> DESCRIPTION OF THE TASK
Return exactly the listing's lines, from its first line to the line holding "snapshot capture into", ends included.
Segment Open
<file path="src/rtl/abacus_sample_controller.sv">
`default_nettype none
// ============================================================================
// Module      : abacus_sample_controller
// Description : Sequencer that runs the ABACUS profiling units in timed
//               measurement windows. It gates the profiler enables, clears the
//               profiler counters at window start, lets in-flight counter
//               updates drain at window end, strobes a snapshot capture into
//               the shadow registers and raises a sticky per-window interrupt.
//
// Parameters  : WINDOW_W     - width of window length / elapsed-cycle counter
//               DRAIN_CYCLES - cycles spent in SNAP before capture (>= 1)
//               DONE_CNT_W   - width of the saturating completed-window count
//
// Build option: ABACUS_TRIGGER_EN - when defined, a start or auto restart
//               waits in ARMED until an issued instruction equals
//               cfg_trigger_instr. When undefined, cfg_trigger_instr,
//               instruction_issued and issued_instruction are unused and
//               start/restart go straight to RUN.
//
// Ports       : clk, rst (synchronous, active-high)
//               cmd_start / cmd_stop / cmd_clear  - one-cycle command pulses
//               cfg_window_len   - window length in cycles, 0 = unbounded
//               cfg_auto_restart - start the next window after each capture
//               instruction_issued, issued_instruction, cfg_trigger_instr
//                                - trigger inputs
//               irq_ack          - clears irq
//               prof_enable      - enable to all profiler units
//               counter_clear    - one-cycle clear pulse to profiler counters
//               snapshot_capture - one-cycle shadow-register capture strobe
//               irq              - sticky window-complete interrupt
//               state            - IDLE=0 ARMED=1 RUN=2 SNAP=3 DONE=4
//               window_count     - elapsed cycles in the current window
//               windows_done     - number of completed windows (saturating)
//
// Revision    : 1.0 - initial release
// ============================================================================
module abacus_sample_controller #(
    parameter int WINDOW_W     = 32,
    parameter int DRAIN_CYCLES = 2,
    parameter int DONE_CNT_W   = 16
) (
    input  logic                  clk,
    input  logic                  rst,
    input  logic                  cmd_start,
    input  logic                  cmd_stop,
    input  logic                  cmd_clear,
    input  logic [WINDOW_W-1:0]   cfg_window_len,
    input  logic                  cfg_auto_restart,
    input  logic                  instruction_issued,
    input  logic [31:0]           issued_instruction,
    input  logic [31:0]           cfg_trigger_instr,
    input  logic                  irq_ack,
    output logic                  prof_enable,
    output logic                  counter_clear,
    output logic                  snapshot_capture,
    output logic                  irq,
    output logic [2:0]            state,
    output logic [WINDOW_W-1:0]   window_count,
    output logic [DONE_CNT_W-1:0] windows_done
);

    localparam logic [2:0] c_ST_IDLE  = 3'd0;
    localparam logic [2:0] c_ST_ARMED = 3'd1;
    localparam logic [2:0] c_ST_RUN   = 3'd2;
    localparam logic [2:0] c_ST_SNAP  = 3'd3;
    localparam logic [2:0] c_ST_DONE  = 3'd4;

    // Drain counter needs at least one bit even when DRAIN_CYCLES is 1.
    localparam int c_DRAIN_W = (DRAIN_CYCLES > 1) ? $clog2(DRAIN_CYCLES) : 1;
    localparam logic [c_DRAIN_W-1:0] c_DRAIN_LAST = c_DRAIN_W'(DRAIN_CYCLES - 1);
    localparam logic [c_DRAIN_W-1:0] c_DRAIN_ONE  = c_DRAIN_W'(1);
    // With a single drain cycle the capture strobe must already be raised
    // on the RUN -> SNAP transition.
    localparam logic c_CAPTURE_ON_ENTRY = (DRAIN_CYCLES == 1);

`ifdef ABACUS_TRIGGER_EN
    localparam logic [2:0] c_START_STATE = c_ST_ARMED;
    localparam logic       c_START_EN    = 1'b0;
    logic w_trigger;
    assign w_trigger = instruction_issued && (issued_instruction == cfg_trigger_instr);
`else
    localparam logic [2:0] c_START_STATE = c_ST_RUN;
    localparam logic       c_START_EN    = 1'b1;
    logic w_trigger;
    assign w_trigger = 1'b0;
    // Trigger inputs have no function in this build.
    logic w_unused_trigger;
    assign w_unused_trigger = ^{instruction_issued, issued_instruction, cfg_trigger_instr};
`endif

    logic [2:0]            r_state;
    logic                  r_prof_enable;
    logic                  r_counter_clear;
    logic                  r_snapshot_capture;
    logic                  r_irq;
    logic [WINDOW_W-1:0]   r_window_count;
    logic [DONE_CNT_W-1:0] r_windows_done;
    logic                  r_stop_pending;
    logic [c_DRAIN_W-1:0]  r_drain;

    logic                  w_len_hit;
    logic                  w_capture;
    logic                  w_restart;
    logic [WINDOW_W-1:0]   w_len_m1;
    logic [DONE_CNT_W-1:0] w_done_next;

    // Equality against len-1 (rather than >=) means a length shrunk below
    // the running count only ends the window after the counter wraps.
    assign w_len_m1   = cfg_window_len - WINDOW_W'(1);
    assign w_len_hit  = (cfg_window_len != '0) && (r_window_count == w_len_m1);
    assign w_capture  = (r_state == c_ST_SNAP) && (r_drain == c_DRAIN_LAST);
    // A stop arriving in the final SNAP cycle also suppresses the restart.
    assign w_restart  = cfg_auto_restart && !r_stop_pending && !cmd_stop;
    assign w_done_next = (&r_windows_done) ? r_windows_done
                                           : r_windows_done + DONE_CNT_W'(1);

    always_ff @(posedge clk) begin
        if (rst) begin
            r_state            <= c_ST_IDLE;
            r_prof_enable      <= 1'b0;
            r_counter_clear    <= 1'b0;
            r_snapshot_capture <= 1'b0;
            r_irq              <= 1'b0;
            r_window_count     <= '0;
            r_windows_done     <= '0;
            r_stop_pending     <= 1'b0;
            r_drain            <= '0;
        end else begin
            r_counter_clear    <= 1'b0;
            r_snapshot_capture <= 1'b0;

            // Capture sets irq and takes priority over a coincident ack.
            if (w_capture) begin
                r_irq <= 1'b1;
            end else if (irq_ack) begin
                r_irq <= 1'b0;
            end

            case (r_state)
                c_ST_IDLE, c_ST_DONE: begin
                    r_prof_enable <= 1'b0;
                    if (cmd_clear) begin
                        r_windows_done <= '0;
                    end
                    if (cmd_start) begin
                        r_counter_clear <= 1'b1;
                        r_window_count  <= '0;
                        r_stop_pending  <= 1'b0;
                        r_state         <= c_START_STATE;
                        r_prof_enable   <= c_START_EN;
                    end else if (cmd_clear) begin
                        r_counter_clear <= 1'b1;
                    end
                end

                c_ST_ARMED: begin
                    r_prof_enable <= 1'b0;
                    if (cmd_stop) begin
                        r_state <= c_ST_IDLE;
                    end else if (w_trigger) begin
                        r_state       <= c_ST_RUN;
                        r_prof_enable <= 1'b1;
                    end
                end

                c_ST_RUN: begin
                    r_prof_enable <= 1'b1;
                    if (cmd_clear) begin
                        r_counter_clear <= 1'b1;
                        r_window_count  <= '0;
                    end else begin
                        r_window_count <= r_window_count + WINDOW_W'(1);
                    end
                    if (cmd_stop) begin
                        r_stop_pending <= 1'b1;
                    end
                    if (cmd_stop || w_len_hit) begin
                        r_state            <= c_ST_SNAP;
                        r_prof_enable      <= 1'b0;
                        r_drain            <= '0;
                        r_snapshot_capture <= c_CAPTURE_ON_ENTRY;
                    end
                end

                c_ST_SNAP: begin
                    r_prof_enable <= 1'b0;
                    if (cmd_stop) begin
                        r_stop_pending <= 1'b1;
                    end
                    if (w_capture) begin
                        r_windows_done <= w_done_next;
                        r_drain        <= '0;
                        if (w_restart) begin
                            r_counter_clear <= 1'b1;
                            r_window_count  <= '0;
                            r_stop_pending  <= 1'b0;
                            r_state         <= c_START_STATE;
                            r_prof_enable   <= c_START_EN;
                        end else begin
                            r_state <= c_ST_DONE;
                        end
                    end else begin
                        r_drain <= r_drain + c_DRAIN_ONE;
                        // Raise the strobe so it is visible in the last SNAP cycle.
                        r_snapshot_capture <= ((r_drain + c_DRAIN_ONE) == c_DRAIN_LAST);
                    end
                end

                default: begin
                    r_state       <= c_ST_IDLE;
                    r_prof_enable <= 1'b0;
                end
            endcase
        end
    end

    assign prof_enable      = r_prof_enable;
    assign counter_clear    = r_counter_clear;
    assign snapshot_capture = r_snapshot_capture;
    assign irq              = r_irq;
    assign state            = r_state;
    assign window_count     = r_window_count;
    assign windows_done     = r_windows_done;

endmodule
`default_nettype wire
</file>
Segment Closed
> RESULT OF THIS EXERCISE
<file path="src/rtl/abacus_sample_controller.sv">
`default_nettype none
// ============================================================================
// Module      : abacus_sample_controller
// Description : Sequencer that runs the ABACUS profiling units in timed
//               measurement windows. It gates the profiler enables, clears the
//               profiler counters at window start, lets in-flight counter
//               updates drain at window end, strobes a snapshot capture into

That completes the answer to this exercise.